Tuesday 16 October 2018

Gisella Czitrom


This is Gsella (Gizi) Czitrom (23) from Sieghartskirchen, Austria, a village about 35 km West of Vienna as I met her on the Nr. 2 tram, getting off at Weihburggasse. We went for coffee at the Leibsteinsky on Schubertring and she told me her story (both shocking and stupefying as it was). Her grandfather, Karl Linzer, was found on the church steps by the cleaning lady who came to unlock on January 28th 1961, just before six AM. He was naked, severely hypothermic with no knowledge of who he was and how he got there.  Dr Kerbl examined him, he was perfectly healthy, no signs of external trauma but under total amnesia. All attempts to joggle his memory failed. Father Czonka decided to call the stranger Karl (St. Karl was on January 28th in the Catholic calendar) last-name Linzer (the address of the church is Linzerstrasse 2). Karl was fluent in German, Catalan, Celtic, Bulgarian and Italian, he was a hard worker with talents to fix anything mechanical, would never eat meat and had a beautiful tenor voice. After  Karl lived about six months in the church basement, he started dating Margit Czitrom, the young woman who found him, a refugee from Hungary's 1956 anti-communist revolt.
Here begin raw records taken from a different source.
$ cat src/rtl/keypad_scanner.sv
// 4x4 keypad scanner: drives one column low at a time, samples synchronized rows,
// resolves the first pressed key per full scan and commits it after debouncing.
module keypad_scanner #(
  parameter int SCAN_CYCLES    = 100000,
  parameter int DEBOUNCE_SCANS = 4
) (
  input  logic       clk,
  input  logic       reset,
  input  logic [3:0] row,
  output logic [3:0] col,
  output logic [3:0] key_value,
  output logic       key_pressed,
  output logic       key_event
);

  localparam int CNT_W = $clog2(SCAN_CYCLES);
  localparam int STB_W = $clog2(DEBOUNCE_SCANS + 1);
  localparam logic [CNT_W-1:0] CNT_MAX  = CNT_W'(SCAN_CYCLES - 1);
  localparam logic [STB_W-1:0] STB_FULL = STB_W'(DEBOUNCE_SCANS);

  typedef struct packed {
    logic       found;
    logic [3:0] code;
  } scan_result_t;

  logic [3:0]       row_meta, row_sync;
  logic [CNT_W-1:0] cycle_cnt;
  logic [1:0]       col_idx;
  scan_result_t     acc, prev, scan;
  logic [STB_W-1:0] stable_cnt, stable_next;
  logic             commit_check;
  logic             sample, col_hit, same;
  logic [1:0]       hit_row;

  function automatic logic [3:0] key_code(input logic [1:0] r, input logic [1:0] c);
    case ({r, c})
      4'h0: key_code = 4'h1;  4'h1: key_code = 4'h2;
      4'h2: key_code = 4'h3;  4'h3: key_code = 4'hA;
      4'h4: key_code = 4'h4;  4'h5: key_code = 4'h5;
      4'h6: key_code = 4'h6;  4'h7: key_code = 4'hB;
      4'h8: key_code = 4'h7;  4'h9: key_code = 4'h8;
      4'hA: key_code = 4'h9;  4'hB: key_code = 4'hC;
      4'hC: key_code = 4'h0;  4'hD: key_code = 4'hF;
      4'hE: key_code = 4'hE;  default: key_code = 4'hD;
    endcase
  endfunction

  assign col     = ~(4'b0001 << col_idx);
  assign sample  = (cycle_cnt == CNT_MAX);
  assign col_hit = |(~row_sync);

  // NOTE: every variable written here gets a default first so no latch is inferred.
  always_comb begin
    hit_row = 2'd0;
    for (int r = 3; r >= 0; r--) begin
      if (!row_sync[r]) hit_row = 2'(r);
    end
  end

  // Scan result as it stands once the current column is folded in; an earlier
  // column's key always wins over anything seen later in the same scan.
  always_comb begin
    scan.found = acc.found | col_hit;
    scan.code  = acc.found ? acc.code : key_code(hit_row, col_idx);
    if (!scan.found) scan.code = 4'h0;
    same = (scan.found == prev.found) && (!scan.found || scan.code == prev.code);
    if (!same)                    stable_next = STB_W'(1);
    else if (stable_cnt == STB_FULL) stable_next = stable_cnt;
    else                          stable_next = stable_cnt + STB_W'(1);
  end

  // NOTE: sequential state uses non-blocking assignments so every register
  // sees the pre-edge values of the others, independent of statement order.
  always_ff @(posedge clk) begin
    if (reset) begin
      row_meta     <= 4'hF;
      row_sync     <= 4'hF;
      cycle_cnt    <= '0;
      col_idx      <= 2'd0;
      acc          <= '0;
      prev         <= '0;
      stable_cnt   <= '0;
      commit_check <= 1'b0;
      key_value    <= 4'h0;
      key_pressed  <= 1'b0;
      key_event    <= 1'b0;
    end else begin
      row_meta     <= row;
      row_sync     <= row_meta;
      key_event    <= 1'b0;
      commit_check <= 1'b0;

      if (sample) begin
        cycle_cnt <= '0;
        col_idx   <= col_idx + 2'd1;
        if (col_idx == 2'd3) begin
          acc          <= '0;
          prev         <= scan;
          stable_cnt   <= stable_next;
          commit_check <= (stable_next == STB_FULL);
        end else begin
          acc <= scan;
        end
      end else begin
        cycle_cnt <= cycle_cnt + CNT_W'(1);
      end

      // Commit lands one edge after the final column sample.
      if (commit_check) begin
        if (prev.found) begin
          if (!key_pressed || prev.code != key_value) begin
            key_value   <= prev.code;
            key_pressed <= 1'b1;
            key_event   <= 1'b1;
          end
        end else begin
          key_pressed <= 1'b0;
        end
      end
    end
  end

endmodule
$ cat src/rtl/seven_segment_reader.sv
// Receive side of a multiplexed 7-segment bus: syncs, waits for each dwell to settle,
// decodes glyphs and hands off full frames. Define SEVSEG_READER_DP_EN to capture DP.
module seven_segment_reader
  import sevseg_pkg::*;
#(
  parameter int NUM_DIGITS    = 4,
  parameter int SETTLE_CYCLES = 4,
  parameter int SYNC_STAGES   = 2
) (
  input  logic                    clk,
  input  logic                    rst_n,
  input  logic [7:0]              segment,
  input  logic [NUM_DIGITS-1:0]   anode,
  output logic [4*NUM_DIGITS-1:0] digits,
  output logic [NUM_DIGITS-1:0]   dp,
  output logic [NUM_DIGITS-1:0]   glyph_err,
  output logic                    frame_valid,
  input  logic                    frame_ready,
  output logic                    overrun
);

`ifdef SEVSEG_READER_DP_EN
  localparam int SEG_W = 8;
`else
  localparam int SEG_W = 7;
  logic unused_dp;
  assign unused_dp = segment[7];
`endif
  localparam int IN_W = NUM_DIGITS + SEG_W;
  localparam int CW   = $clog2(SETTLE_CYCLES + 1);

  // ---- input synchronizer ----
  logic [SYNC_STAGES-1:0][IN_W-1:0] sync_q, sync_d;
  logic [IN_W-1:0]       in_s, prev_q, prev_d;
  logic [NUM_DIGITS-1:0] an_s, an_low;
  logic [SEG_W-1:0]      seg_s;

  always_comb begin
    sync_d[0] = {anode, segment[SEG_W-1:0]};
    for (int i = 1; i < SYNC_STAGES; i++) sync_d[i] = sync_q[i-1];
  end

  assign in_s   = sync_q[SYNC_STAGES-1];
  assign an_s   = in_s[IN_W-1:SEG_W];
  assign seg_s  = in_s[SEG_W-1:0];
  assign an_low = ~an_s;
  assign prev_d = in_s;

  logic an_ok, an_chg, same;
  assign an_ok  = (an_low != '0) && ((an_low & (an_low - 1'b1)) == '0);
  assign an_chg = an_s != prev_q[IN_W-1:SEG_W];
  assign same   = in_s == prev_q;

  // ---- capture FSM ----
  state_e          state_q, state_d;
  logic [CW-1:0]   cnt_q, cnt_d, cnt_inc;
  logic            capture;

  always_ff @(posedge clk or negedge rst_n) begin
    if (!rst_n) state_q <= IDLE;
    else        state_q <= state_d;
  end

  always_comb begin
    state_d = state_q;
    if (!an_ok) state_d = IDLE;
    else begin
      case (state_q)
        IDLE:     state_d = SETTLE;
        SETTLE:   if (capture) state_d = WAIT_CHG;
        WAIT_CHG: if (an_chg)  state_d = SETTLE;
        default:  state_d = IDLE;
      endcase
    end
  end

  assign cnt_inc = cnt_q + 1'b1;

  always_comb begin
    capture = 1'b0;
    cnt_d   = '0;
    if (state_q == SETTLE && same) begin
      cnt_d   = cnt_inc;
      capture = an_ok && (cnt_inc == CW'(SETTLE_CYCLES));
    end
  end

  // ---- decode and staging ----
  logic [3:0] dec_code;
  logic       dec_err;

  sevseg_glyph_decode u_dec (
    .seg_n (seg_s[6:0]),
    .code  (dec_code),
    .err   (dec_err)
  );

  logic [NUM_DIGITS-1:0]      cap_mask, seen_q, seen_d;
  logic [NUM_DIGITS-1:0][3:0] stg_code_q, stg_code_d;
  logic [NUM_DIGITS-1:0]      stg_err_q, stg_err_d;
  logic frame_done, xfer, load, drop;

  assign cap_mask   = capture ? an_low : '0;
  assign frame_done = &seen_q;
  assign xfer       = frame_valid & frame_ready;
  assign load       = frame_done & (~frame_valid | xfer);
  assign drop       = frame_done & frame_valid & ~frame_ready;

  always_comb begin
    stg_code_d = stg_code_q;
    stg_err_d  = stg_err_q;
    for (int i = 0; i < NUM_DIGITS; i++) begin
      if (cap_mask[i]) begin
        stg_code_d[i] = dec_code;
        stg_err_d[i]  = dec_err;
      end
    end
    // A capture landing on the completion cycle starts the next frame.
    seen_d = (frame_done ? '0 : seen_q) | cap_mask;
  end

  // ---- output registers ----
  logic [4*NUM_DIGITS-1:0] digits_q, digits_d;
  logic [NUM_DIGITS-1:0]   err_q, err_d;
  logic                    fv_q, fv_d, ov_q, ov_d;

  always_comb begin
    digits_d = load ? stg_code_q : digits_q;
    err_d    = load ? stg_err_q  : err_q;
    fv_d     = load ? 1'b1 : (xfer ? 1'b0 : fv_q);
    ov_d     = drop ? 1'b1 : (xfer ? 1'b0 : ov_q);
  end

  always_ff @(posedge clk or negedge rst_n) begin
    if (!rst_n) begin
      sync_q     <= '0;
      prev_q     <= '0;
      cnt_q      <= '0;
      seen_q     <= '0;
      stg_code_q <= '0;
      stg_err_q  <= '0;
      digits_q   <= '0;
      err_q      <= '0;
      fv_q       <= 1'b0;
      ov_q       <= 1'b0;
    end else begin
      sync_q     <= sync_d;
      prev_q     <= prev_d;
      cnt_q      <= cnt_d;
      seen_q     <= seen_d;
      stg_code_q <= stg_code_d;
      stg_err_q  <= stg_err_d;
      digits_q   <= digits_d;
      err_q      <= err_d;
      fv_q       <= fv_d;
      ov_q       <= ov_d;
    end
  end

`ifdef SEVSEG_READER_DP_EN
  logic [NUM_DIGITS-1:0] stg_dp_q, stg_dp_d, dp_q, dp_d;

  always_comb begin
    stg_dp_d = stg_dp_q;
    for (int i = 0; i < NUM_DIGITS; i++)
      if (cap_mask[i]) stg_dp_d[i] = ~seg_s[7];
    dp_d = load ? stg_dp_q : dp_q;
  end

  always_ff @(posedge clk or negedge rst_n) begin
    if (!rst_n) begin
      stg_dp_q <= '0;
      dp_q     <= '0;
    end else begin
      stg_dp_q <= stg_dp_d;
      dp_q     <= dp_d;
    end
  end

  assign dp = dp_q;
`else
  assign dp = '0;
`endif

  assign digits      = digits_q;
  assign glyph_err   = err_q;
  assign frame_valid = fv_q;
  assign overrun     = ov_q;

endmodule
File: src/rtl/crc6_byte_gen.sv
// Combinational CRC-6 of one byte with a fixed seed; shared with the checker side.
module crc6_byte_gen
  import crc6_pkg::*;
#(
  parameter logic [7:0] Seed = CRC6_SEED
) (
  input  logic [7:0] data_i,
  output logic [5:0] crc_o
);

  // Pure function of the byte; seed bits [7:6] are ignored by design.
  always_comb begin
    crc_o = crc6_byte(data_i, Seed[5:0]);
  end

endmodule
**src/rtl/gray_pkg.sv**
```systemverilog
// Shared types and helpers for the Gray-code counter.
package gray_pkg;

  typedef enum logic {CNT_WRAP, CNT_SAT} cnt_mode_e;

  // All-ones mask for the low w bits (w = 32 wraps the shift to give all ones).
  function automatic logic [31:0] width_mask(int w);
    return (32'd1 << w) - 32'd1;
  endfunction

  // Largest count value for a w-bit counter.
  function automatic logic [31:0] cnt_max(int w);
    return width_mask(w);
  endfunction

  // Binary to Gray on the low w bits.
  function automatic logic [31:0] bin2gray(logic [31:0] b, int w);
    return (b ^ (b >> 1)) & width_mask(w);
  endfunction

  // Gray to binary on the low w bits, log-step prefix XOR from the MSB.
  function automatic logic [31:0] gray2bin(logic [31:0] g, int w);
    logic [31:0] b;
    b = g & width_mask(w);
    for (int s = 1; s < 32; s = s * 2) begin
      b = b ^ (b >> s);
    end
    return b;
  endfunction

endpackage

```
**src/rtl/gray_counter_gray_to_bin.sv**
```systemverilog
// Combinational Gray-to-binary decoder: each binary bit is the XOR of all Gray bits at or above it.
module gray_to_bin #(
  parameter int unsigned WIDTH = 4
) (
  input  logic [WIDTH-1:0] gray_i,
  output logic [WIDTH-1:0] bin_c
);

  // Prefix XOR from the MSB down.
  for (genvar i = 0; i < WIDTH; i++) begin : g_bit
    assign bin_c[i] = ^gray_i[WIDTH-1:i];
  end

endmodule

```
**src/rtl/gray_counter.sv**
```systemverilog
// Registered up/down Gray counter with clear, binary/Gray load, wrap or saturate.
module gray_counter
  import gray_pkg::*;
#(
  parameter int unsigned WIDTH    = 4,
  parameter bit          SATURATE = 1'b0,
  parameter int unsigned RST_VAL  = 0
) (
  input  logic             clk,
  input  logic             rst_n,
  input  logic             clr_i,
  input  logic             load_i,
  input  logic             load_gray_i,
  input  logic [WIDTH-1:0] load_val_i,
  input  logic             en_i,
  input  logic             up_i,
  output logic [WIDTH-1:0] bin_o,
  output logic [WIDTH-1:0] gray_o,
  output logic             wrap_o,
  output logic             sat_o
);

  localparam cnt_mode_e        MODE     = SATURATE ? CNT_SAT : CNT_WRAP;
  localparam logic [WIDTH-1:0] MAX_VAL  = WIDTH'(cnt_max(int'(WIDTH)));
  localparam logic [WIDTH-1:0] RST_BIN  = WIDTH'(RST_VAL);
  localparam logic [WIDTH-1:0] RST_GRAY = WIDTH'(bin2gray(32'(RST_BIN), int'(WIDTH)));

  logic [WIDTH-1:0] load_dec;
  logic [WIDTH-1:0] bin_d;
  logic [WIDTH-1:0] gray_d;
  logic             wrap_d;
  logic             sat_d;

  gray_to_bin #(.WIDTH(WIDTH)) u_load_dec (
    .gray_i (load_val_i),
    .bin_c  (load_dec)
  );

  // Next count, wrap pulse and saturate flag; clear beats load beats enable.
  always_comb begin
    bin_d  = bin_o;
    wrap_d = 1'b0;
    sat_d  = sat_o;
    if (clr_i) begin
      bin_d = RST_BIN;
      sat_d = 1'b0;
    end else if (load_i) begin
      bin_d = load_gray_i ? load_dec : load_val_i;
      sat_d = 1'b0;
    end else if (en_i) begin
      if (up_i) begin
        if (bin_o == MAX_VAL) begin
          if (MODE == CNT_SAT) begin
            sat_d = 1'b1;
          end else begin
            bin_d  = '0;
            wrap_d = 1'b1;
            sat_d  = 1'b0;
          end
        end else begin
          bin_d = bin_o + WIDTH'(1);
          sat_d = 1'b0;
        end
      end else begin
        if (bin_o == '0) begin
          if (MODE == CNT_SAT) begin
            sat_d = 1'b1;
          end else begin
            bin_d  = MAX_VAL;
            wrap_d = 1'b1;
            sat_d  = 1'b0;
          end
        end else begin
          bin_d = bin_o - WIDTH'(1);
          sat_d = 1'b0;
        end
      end
    end
    gray_d = WIDTH'(bin2gray(32'(bin_d), int'(WIDTH)));
  end

  // Output registers; Gray is encoded before the flop so it never glitches.
  always_ff @(posedge clk or negedge rst_n) begin
    if (!rst_n) begin
      bin_o  <= RST_BIN;
      gray_o <= RST_GRAY;
      wrap_o <= 1'b0;
      sat_o  <= 1'b0;
    end else begin
      bin_o  <= bin_d;
      gray_o <= gray_d;
      wrap_o <= wrap_d;
      sat_o  <= sat_d;
    end
  end

endmodule

```
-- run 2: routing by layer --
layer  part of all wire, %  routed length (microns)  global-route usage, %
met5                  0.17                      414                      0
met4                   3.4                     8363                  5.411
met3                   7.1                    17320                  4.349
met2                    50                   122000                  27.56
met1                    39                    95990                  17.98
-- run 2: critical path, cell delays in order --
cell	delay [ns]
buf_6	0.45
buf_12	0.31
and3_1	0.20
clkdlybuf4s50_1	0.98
They got married later the same year and took the family name of Czitrom living in the little cottage belonging to the church for a while until they obtained a small house with a garden from the community. That is where their son Alexander was born, he was to become Gizi's father. A couple of months before I met Gizi, in the morning of January 28th, Karl went to sit on the church steps where he was found all those years back; it was a yearly exercise originally recommended by Dr Kerbl, long since retired. Suddenly, his face lost all expression, his eyes glazed over and he said "rózsabimbó". He never uttered another word since that time; he just sits, he just stares, he just eats, he just sleeps.